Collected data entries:
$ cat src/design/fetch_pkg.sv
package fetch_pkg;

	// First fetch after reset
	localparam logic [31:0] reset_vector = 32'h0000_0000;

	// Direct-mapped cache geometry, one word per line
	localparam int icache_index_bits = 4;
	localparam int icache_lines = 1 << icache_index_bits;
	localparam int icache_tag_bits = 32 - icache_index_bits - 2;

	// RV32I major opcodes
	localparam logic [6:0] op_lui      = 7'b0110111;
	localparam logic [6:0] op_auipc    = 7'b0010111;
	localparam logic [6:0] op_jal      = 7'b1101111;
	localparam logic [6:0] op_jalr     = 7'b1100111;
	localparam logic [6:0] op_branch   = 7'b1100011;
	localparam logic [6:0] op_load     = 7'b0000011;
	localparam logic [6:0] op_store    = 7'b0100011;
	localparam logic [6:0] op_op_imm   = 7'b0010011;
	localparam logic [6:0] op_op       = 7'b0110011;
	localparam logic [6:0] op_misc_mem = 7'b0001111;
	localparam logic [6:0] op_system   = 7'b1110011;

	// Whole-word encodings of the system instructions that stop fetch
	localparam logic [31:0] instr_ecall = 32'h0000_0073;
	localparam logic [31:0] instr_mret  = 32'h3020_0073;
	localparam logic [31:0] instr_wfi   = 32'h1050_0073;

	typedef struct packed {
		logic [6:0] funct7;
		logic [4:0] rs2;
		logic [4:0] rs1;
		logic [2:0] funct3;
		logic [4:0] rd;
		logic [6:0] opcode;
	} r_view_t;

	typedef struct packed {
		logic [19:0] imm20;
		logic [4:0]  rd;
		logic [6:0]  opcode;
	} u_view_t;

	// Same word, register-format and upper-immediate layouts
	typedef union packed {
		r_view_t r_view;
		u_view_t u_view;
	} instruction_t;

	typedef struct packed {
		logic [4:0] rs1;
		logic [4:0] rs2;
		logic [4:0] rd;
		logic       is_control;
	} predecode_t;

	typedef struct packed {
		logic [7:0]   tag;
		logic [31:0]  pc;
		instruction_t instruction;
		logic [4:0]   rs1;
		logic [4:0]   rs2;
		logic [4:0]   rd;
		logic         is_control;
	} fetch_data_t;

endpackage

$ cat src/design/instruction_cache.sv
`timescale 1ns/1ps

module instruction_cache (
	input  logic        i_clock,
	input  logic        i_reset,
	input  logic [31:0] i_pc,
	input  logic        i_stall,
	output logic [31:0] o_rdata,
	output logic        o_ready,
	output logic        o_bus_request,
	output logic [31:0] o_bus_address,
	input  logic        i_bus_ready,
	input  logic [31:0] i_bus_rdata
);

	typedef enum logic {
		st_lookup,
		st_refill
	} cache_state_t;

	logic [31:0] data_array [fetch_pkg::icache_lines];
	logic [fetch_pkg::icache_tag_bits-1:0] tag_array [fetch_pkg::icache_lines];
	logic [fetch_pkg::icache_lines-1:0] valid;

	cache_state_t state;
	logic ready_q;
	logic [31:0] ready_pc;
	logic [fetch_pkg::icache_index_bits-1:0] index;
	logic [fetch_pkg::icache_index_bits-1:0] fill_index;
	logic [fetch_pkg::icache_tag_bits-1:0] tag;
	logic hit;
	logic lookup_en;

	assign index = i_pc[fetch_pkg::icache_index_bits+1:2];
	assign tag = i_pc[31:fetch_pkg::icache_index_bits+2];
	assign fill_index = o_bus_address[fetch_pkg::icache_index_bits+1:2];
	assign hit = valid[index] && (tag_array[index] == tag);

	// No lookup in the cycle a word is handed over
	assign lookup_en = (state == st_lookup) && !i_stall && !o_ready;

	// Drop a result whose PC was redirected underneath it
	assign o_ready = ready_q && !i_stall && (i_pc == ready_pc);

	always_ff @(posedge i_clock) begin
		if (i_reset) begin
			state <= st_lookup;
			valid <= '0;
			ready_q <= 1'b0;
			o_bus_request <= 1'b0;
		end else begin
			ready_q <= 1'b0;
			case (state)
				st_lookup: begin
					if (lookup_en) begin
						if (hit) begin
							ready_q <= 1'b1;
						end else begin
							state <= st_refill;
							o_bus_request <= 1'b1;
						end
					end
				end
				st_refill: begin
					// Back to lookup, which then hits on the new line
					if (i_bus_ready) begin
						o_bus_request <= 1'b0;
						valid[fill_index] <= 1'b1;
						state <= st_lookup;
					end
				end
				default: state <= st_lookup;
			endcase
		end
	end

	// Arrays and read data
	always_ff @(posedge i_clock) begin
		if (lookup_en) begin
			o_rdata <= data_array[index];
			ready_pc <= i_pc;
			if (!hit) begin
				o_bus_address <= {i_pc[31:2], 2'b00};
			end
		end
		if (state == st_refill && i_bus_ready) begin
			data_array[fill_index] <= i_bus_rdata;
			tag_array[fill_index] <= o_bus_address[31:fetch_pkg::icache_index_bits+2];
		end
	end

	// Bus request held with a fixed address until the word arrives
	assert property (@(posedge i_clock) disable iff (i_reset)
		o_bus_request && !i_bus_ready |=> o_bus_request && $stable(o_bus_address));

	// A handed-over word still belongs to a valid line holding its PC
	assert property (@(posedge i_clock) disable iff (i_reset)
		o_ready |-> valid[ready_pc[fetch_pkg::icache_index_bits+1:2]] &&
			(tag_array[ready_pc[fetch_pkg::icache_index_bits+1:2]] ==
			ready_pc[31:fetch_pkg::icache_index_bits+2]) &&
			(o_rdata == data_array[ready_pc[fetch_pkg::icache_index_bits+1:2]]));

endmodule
---
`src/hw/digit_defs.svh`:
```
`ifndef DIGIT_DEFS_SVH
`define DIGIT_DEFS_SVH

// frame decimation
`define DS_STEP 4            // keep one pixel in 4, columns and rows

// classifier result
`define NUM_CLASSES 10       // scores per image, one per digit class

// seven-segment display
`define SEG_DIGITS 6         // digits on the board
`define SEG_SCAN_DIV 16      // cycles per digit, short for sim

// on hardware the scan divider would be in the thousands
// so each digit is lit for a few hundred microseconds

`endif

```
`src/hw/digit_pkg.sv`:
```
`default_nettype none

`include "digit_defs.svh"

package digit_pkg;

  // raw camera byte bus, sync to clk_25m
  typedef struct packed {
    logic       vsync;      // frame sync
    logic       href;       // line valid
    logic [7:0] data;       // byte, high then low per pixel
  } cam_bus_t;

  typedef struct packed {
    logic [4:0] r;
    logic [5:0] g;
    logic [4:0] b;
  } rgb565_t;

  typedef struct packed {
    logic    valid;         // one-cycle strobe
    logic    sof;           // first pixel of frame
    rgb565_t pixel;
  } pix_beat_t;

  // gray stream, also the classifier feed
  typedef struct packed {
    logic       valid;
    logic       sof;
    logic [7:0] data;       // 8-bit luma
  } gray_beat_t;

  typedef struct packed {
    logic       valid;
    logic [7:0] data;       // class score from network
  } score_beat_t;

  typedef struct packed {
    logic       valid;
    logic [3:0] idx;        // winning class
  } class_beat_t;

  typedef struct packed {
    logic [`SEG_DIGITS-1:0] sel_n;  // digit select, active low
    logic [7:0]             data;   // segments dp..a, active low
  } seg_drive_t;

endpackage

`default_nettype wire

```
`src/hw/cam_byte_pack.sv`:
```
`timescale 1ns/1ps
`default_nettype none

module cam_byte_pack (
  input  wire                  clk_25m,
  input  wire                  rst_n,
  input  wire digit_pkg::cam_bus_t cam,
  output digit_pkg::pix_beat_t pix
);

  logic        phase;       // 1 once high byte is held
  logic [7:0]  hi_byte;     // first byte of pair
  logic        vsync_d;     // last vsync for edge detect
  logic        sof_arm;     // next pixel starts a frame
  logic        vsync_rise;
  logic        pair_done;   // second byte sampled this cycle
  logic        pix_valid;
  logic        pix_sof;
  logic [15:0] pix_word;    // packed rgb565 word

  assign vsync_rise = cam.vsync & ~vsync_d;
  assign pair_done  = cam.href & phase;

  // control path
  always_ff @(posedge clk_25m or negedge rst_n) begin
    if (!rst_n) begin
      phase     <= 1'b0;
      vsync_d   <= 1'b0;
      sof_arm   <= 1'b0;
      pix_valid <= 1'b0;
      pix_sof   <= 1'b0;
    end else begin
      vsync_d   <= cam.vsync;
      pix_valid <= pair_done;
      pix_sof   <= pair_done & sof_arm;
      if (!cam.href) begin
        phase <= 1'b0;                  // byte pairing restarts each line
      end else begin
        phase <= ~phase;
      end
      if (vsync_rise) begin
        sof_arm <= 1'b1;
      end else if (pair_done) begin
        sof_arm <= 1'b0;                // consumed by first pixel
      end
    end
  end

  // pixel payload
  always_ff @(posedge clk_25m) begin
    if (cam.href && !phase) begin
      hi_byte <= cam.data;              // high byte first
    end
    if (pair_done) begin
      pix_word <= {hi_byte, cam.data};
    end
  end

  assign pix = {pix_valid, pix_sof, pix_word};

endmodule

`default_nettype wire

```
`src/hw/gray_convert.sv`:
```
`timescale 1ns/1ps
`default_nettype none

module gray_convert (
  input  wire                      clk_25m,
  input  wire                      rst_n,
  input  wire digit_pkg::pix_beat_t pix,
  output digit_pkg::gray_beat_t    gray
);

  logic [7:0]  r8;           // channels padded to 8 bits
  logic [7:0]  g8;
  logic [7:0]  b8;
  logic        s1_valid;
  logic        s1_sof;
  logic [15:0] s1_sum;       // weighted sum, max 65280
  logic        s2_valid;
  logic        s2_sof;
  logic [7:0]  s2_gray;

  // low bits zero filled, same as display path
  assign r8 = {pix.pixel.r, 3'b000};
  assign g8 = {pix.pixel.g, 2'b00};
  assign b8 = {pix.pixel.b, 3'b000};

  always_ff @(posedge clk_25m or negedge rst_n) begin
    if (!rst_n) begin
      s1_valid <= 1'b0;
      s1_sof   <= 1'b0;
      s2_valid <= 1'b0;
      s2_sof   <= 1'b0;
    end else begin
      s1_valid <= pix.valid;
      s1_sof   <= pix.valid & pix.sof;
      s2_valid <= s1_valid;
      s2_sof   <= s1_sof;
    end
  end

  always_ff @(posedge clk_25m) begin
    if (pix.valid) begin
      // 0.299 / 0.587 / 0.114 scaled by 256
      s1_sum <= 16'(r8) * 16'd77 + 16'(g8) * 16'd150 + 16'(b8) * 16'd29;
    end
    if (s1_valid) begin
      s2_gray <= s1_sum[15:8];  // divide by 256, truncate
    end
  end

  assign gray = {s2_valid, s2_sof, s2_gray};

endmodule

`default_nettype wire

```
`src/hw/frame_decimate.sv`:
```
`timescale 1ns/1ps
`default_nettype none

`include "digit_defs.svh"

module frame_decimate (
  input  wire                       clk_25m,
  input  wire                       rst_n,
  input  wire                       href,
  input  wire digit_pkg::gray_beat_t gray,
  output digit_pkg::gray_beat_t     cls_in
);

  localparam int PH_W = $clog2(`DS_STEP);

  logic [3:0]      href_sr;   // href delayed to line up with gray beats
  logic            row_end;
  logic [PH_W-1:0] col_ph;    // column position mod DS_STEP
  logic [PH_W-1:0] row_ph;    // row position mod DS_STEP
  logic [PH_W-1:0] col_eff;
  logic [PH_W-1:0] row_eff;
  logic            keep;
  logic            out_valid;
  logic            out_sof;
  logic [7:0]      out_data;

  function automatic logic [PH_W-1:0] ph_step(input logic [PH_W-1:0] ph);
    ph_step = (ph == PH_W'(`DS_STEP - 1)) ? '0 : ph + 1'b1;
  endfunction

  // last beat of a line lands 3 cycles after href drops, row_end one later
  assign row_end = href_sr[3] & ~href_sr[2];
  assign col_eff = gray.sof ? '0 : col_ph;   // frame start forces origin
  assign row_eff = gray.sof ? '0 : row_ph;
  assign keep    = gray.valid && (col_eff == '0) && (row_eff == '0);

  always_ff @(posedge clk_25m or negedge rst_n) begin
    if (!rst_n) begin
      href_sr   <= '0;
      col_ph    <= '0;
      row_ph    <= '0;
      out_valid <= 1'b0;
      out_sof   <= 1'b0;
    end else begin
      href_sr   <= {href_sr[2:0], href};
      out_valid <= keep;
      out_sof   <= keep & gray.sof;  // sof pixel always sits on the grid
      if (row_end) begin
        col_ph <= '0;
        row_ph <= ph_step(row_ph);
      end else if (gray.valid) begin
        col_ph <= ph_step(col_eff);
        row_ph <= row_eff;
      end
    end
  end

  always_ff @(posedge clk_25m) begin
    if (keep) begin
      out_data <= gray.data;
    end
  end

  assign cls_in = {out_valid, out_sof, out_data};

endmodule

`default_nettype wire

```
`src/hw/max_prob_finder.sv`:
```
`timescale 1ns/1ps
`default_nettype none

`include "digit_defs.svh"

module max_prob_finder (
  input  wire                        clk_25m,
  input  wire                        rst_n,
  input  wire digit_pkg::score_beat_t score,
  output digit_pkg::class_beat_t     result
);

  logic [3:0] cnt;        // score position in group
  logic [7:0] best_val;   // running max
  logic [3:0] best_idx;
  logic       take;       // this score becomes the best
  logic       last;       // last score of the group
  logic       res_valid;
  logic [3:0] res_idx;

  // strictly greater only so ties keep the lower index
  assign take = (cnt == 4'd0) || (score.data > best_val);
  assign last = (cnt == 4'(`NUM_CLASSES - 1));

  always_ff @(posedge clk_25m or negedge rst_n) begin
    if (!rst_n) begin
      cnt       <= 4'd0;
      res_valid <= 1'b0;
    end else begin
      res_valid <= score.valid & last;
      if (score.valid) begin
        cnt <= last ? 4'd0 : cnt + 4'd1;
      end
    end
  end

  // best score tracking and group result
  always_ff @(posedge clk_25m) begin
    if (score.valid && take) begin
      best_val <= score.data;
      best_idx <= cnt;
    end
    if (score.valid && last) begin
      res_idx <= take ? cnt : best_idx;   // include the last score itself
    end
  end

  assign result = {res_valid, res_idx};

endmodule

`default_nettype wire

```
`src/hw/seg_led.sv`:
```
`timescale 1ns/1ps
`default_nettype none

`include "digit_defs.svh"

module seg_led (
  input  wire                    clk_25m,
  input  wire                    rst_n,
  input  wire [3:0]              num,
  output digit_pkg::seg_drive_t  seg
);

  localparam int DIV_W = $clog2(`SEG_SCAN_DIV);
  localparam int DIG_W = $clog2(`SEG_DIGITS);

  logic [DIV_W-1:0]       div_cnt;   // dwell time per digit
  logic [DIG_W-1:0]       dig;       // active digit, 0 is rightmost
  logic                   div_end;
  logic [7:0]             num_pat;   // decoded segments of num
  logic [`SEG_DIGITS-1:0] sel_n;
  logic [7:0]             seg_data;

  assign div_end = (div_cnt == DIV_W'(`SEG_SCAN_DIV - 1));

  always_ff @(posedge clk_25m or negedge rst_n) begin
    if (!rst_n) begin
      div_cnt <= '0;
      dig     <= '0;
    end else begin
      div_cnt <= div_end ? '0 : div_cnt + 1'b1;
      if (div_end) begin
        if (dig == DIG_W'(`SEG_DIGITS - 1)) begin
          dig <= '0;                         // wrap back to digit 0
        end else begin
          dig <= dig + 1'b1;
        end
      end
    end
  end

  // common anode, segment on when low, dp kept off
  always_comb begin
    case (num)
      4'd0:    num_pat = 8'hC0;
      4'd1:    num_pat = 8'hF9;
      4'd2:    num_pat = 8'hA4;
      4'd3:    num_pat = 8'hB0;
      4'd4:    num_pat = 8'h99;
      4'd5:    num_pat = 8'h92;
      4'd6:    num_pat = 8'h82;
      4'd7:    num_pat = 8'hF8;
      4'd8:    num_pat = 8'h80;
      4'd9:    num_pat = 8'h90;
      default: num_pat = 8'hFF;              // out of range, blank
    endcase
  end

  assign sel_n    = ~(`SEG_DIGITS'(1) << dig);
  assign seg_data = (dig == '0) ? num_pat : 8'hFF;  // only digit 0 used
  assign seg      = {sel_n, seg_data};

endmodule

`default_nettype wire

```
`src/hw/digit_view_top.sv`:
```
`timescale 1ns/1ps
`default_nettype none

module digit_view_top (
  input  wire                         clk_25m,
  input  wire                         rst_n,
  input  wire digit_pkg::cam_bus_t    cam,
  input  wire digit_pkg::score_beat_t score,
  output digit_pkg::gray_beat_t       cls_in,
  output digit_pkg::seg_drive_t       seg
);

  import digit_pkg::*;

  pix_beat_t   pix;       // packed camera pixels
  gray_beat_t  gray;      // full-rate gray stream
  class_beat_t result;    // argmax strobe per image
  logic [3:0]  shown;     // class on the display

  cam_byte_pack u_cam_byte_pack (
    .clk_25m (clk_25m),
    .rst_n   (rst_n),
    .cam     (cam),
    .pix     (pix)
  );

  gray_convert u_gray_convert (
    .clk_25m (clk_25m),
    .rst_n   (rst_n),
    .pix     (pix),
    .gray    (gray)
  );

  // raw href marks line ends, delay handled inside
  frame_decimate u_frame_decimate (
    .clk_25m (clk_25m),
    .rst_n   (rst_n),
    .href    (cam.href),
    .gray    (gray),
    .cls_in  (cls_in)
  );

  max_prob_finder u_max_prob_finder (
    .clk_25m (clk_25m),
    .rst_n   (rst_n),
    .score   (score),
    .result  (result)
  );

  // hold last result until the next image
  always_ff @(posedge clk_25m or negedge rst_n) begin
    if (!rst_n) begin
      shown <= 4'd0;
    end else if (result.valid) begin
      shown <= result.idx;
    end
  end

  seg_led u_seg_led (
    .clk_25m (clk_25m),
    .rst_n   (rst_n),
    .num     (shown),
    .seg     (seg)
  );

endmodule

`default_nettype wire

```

ACTIVITY:
Whenever the string "next" turns up in a line of the data, copy that line.

OUTPUT BELOW:
  logic        sof_arm;     // next pixel starts a frame
  // hold last result until the next image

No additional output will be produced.